Version-Release number of selected component (if applicable):


How reproducible:
Always

Steps to Reproduce:
1.
2.
3.
  
Actual results:
assertion fail causes it to kill the perl process.

Expected results:
It would work.

Additional info:

Comment 1 Jan Safranek 2008-06-23 13:39:57 UTC
From the description I cannot guess what's wrong. Could you please provide
detailed steps, how to reproduce the bug? I think simple perl code, resulting in
the assertion failure, will tell more than the description above. Thanks in advance.

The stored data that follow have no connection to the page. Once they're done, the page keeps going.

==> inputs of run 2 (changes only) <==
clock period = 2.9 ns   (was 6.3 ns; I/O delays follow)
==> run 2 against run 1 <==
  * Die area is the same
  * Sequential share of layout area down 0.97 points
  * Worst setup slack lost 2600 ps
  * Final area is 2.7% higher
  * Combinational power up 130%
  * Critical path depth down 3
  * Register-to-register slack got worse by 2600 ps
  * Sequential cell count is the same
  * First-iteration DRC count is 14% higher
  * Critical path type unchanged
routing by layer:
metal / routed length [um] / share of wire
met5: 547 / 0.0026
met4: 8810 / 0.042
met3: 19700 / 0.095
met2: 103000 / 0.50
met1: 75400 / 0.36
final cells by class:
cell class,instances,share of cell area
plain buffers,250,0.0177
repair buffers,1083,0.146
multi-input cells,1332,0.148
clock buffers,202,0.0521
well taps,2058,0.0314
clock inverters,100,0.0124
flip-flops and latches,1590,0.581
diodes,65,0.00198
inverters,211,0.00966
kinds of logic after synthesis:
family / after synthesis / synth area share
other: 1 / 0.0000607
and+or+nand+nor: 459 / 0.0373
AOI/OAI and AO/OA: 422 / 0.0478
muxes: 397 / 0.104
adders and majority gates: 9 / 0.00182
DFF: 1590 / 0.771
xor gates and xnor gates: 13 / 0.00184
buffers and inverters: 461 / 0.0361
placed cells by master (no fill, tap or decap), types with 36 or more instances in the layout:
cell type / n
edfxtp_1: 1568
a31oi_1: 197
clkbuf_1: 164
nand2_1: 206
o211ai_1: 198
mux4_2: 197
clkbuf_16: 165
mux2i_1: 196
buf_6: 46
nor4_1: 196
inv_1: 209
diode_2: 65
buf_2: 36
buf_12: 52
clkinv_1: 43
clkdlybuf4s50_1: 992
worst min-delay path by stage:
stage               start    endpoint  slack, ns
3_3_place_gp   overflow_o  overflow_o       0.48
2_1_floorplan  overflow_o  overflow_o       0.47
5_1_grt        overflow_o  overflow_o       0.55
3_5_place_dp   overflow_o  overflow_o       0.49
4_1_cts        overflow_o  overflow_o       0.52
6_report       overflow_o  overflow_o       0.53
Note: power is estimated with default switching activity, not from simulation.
<file path="config.mk">
export PLATFORM = sky130hd
export DESIGN_NAME = store_queue
export DESIGN_NICKNAME = d
export VERILOG_FILES = /design/src/rtl/store_pkg.sv /design/src/rtl/store_lane_align.sv /design/src/rtl/store_queue.sv
export SDC_FILE = /design/constraint.sdc
export NUM_CORES = 1
export LEC_CHECK = 0
export BUFFER_PORTS_ARGS = -buffer_cell sky130_fd_sc_hd__buf_2
export CELL_PAD_IN_SITES_DETAIL_PLACEMENT = 0
export CELL_PAD_IN_SITES_GLOBAL_PLACEMENT = 1
export CORE_ASPECT_RATIO = 0.9
export CORE_MARGIN = 5
export CORE_UTILIZATION = 46
export CTS_CLUSTER_DIAMETER = 150
export DETAILED_ROUTE_END_ITERATION = 7
export PLACE_DENSITY = 0.85
export SYNTH_ARGS = -nofsm -noshare
export SYNTH_HDL_FRONTEND = slang
export SYNTH_SLANG_ARGS = --single-unit
</file>
<file path="constraint.sdc">
create_clock -name clock -period 3 [get_ports clock]
set_clock_uncertainty 0.2 [all_clocks]
set_input_delay 0.15 -clock clock [delete_from_list [all_inputs] [get_ports clock]]
set_output_delay 0.15 -clock clock [all_outputs]
set_load 0.02 [all_outputs]
</file>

Comment 2 Jarrod Johnson 2008-06-23 14:14:50 UTC
Sorry, hadn't attached fix, but to reproduce:

-You must have some equipment where you can attempt to set some OID.  Without
knowing about your test environment, I can't suggest a reasonable OID, but it
would be something like:
 $session = new SNMP::Session(
                    DestHost => $dst,
                    Version => '3',
                    SecName => $username,
                    AuthProto => 'SHA',
                    AuthPass => $password,
                    PrivProto => 'DES',
                    SecLevel => 'authPriv',
                    UseNumeric => 1,
                    Retries => 2, 
                    Timeout=>1300000,
                    PrivPass => $password);

my $varbind = new SNMP::Varbind([$numericoidhere,0,1,'INTEGER']);
$data = $session->set($varbind);

The output of that is:
Assertion ((svtype)((_svi)->sv_flags & 0xff)) >= SVt_PV failed: file "SNMP.xs",
line 3070 at
/usr/lib64/perl5/vendor_perl/5.10.0/x86_64-linux-thread-multi/SNMP.pm line 617.

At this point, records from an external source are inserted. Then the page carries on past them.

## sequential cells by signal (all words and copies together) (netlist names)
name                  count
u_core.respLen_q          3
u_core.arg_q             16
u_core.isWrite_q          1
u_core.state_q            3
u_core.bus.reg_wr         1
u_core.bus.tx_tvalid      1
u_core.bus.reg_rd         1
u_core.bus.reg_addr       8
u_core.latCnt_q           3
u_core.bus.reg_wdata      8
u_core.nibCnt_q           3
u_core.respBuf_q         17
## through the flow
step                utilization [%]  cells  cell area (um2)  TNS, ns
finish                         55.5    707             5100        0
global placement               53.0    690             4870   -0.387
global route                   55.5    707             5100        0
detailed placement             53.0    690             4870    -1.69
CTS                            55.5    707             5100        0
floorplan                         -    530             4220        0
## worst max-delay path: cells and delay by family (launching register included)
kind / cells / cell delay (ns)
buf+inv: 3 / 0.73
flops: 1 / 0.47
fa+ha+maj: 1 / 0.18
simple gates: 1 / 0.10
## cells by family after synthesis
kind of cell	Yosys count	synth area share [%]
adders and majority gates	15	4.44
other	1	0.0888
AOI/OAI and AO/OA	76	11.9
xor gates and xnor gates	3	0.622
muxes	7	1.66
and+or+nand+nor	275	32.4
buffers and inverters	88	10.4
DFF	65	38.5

The path I have attached prevents that failure for me.


Comment 3 Jarrod Johnson 2008-06-23 14:15:45 UTC
Created attachment 310031 [details]
Patch to net-snmp that worked for me.

Comment 4 Thomas Anders 2008-06-24 16:43:09 UTC
At least in a different setup (Net-SNMP 5.4.2.pre2 with Perl 5.8.8 on i686) I
couldn't reproduce the failure. Do you also see this problem on x86 (32-bit)?

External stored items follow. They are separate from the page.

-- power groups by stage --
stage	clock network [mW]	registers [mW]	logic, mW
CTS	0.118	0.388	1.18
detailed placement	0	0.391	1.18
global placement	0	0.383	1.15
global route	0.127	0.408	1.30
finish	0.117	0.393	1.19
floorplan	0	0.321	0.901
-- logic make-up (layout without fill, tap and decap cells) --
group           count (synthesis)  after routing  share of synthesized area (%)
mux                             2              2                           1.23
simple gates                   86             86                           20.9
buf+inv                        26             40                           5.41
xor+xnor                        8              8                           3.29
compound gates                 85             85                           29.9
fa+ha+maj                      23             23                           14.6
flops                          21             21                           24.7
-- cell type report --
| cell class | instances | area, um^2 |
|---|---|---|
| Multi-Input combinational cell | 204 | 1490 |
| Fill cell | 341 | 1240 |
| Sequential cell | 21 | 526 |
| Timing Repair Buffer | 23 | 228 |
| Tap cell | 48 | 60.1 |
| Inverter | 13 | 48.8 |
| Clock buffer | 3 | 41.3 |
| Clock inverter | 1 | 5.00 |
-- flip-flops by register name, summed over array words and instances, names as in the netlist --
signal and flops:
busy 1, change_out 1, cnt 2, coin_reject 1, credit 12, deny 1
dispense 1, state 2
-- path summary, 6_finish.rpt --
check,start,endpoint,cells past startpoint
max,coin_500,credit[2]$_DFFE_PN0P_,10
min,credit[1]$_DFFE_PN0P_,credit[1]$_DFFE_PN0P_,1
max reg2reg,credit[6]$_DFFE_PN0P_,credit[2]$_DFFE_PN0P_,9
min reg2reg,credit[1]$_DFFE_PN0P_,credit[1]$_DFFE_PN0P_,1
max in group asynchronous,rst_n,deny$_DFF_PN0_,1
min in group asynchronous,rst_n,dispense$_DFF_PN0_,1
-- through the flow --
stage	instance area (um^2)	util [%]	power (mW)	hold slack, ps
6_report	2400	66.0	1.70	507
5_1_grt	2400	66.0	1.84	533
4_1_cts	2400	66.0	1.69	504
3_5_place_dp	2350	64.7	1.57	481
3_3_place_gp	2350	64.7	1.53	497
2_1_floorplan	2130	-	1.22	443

Comment 5 Jan Safranek 2008-06-25 10:46:53 UTC
F9 (perl 5.10.0) asserts with today's net-snmp SVN trunk (rev. 17096) both on
x86_64 and i386. It does not assert on F8 (perl 5.8.8) i386.

Comment 6 Jan Safranek 2008-06-25 10:51:21 UTC
The old & working perl 5.8.8 defines SvOK as
#define SvOK(sv)                (SvFLAGS(sv) & SVf_OK)

The new perl 5.10 defines it as 
#define SvOK(sv)                ((SvTYPE(sv) == SVt_BIND)               \
                                 ? (SvFLAGS(SvRV(sv)) & SVf_OK)         \
                                 : (SvFLAGS(sv) & SVf_OK))

Question is, why does it influence net-snmp.

Comment 7 Jan Safranek 2008-06-25 11:32:18 UTC
Anyway, the reporter complains that SvOK does not work while SvPOK works. IMHO
these two macros should behave consistently.

Comment 8 Marcela Mašláňová 2008-06-25 12:48:59 UTC
No, they don't behave the same way. First one returns 1, when there isn't undef
value, the second is checking pointer value. Also as was mentioned in perl bugzilla:
http://rt.perl.org/rt3/Public/Bug/Display.html?id=53244

"SvCUR() is supposed to return the 'length of the string in the SV',
but when SvPOK() is not set, then there is no string in the SV, ..."

So the patch is correct fix and net-snmp should be fixed.

Comment 9 Jan Safranek 2008-07-22 07:57:51 UTC
Fixed in rawhide, ver. net-snmp-5.4.1-20. I'll release F9 update when more
bugfixes come.

Comment 10 Fedora Update System 2008-11-03 09:34:52 UTC
net-snmp-5.4.1-19.fc9 has been submitted as an update for Fedora 9.
http://admin.fedoraproject.org/updates/net-snmp-5.4.1-19.fc9

Comment 11 Fedora Update System 2008-11-06 04:05:40 UTC
net-snmp-5.4.1-19.fc9 has been pushed to the Fedora 9 stable repository.  If problems still persist, please make note of it in this bug report.

Comment 12 Guillermo 2009-07-15 21:29:31 UTC
I am using F9 with net-snmp-5.4.1-19.fc9.i386 and perl-5.10.0-68.fc9.i386 and I am still getting the same error reported above on SNMP set:

Assertion ((svtype)((_svi)->sv_flags & 0xff)) >= SVt_PV failed: file "SNMP.xs", line 3070 at /usr/local/lib/perl5/site_perl/5.10.0/i386-linux-thread-multi/SNMP.pm line 617.

Do you know if the patch made it all the way?

Comment 13 Jan Safranek 2009-07-17 08:23:08 UTC
Yes, the patch from comment #3 is in net-snmp-5.4.1-19. Maybe you see different error. Anyway, F9 is not supported anymore, try to reproduce it with newer Fedora.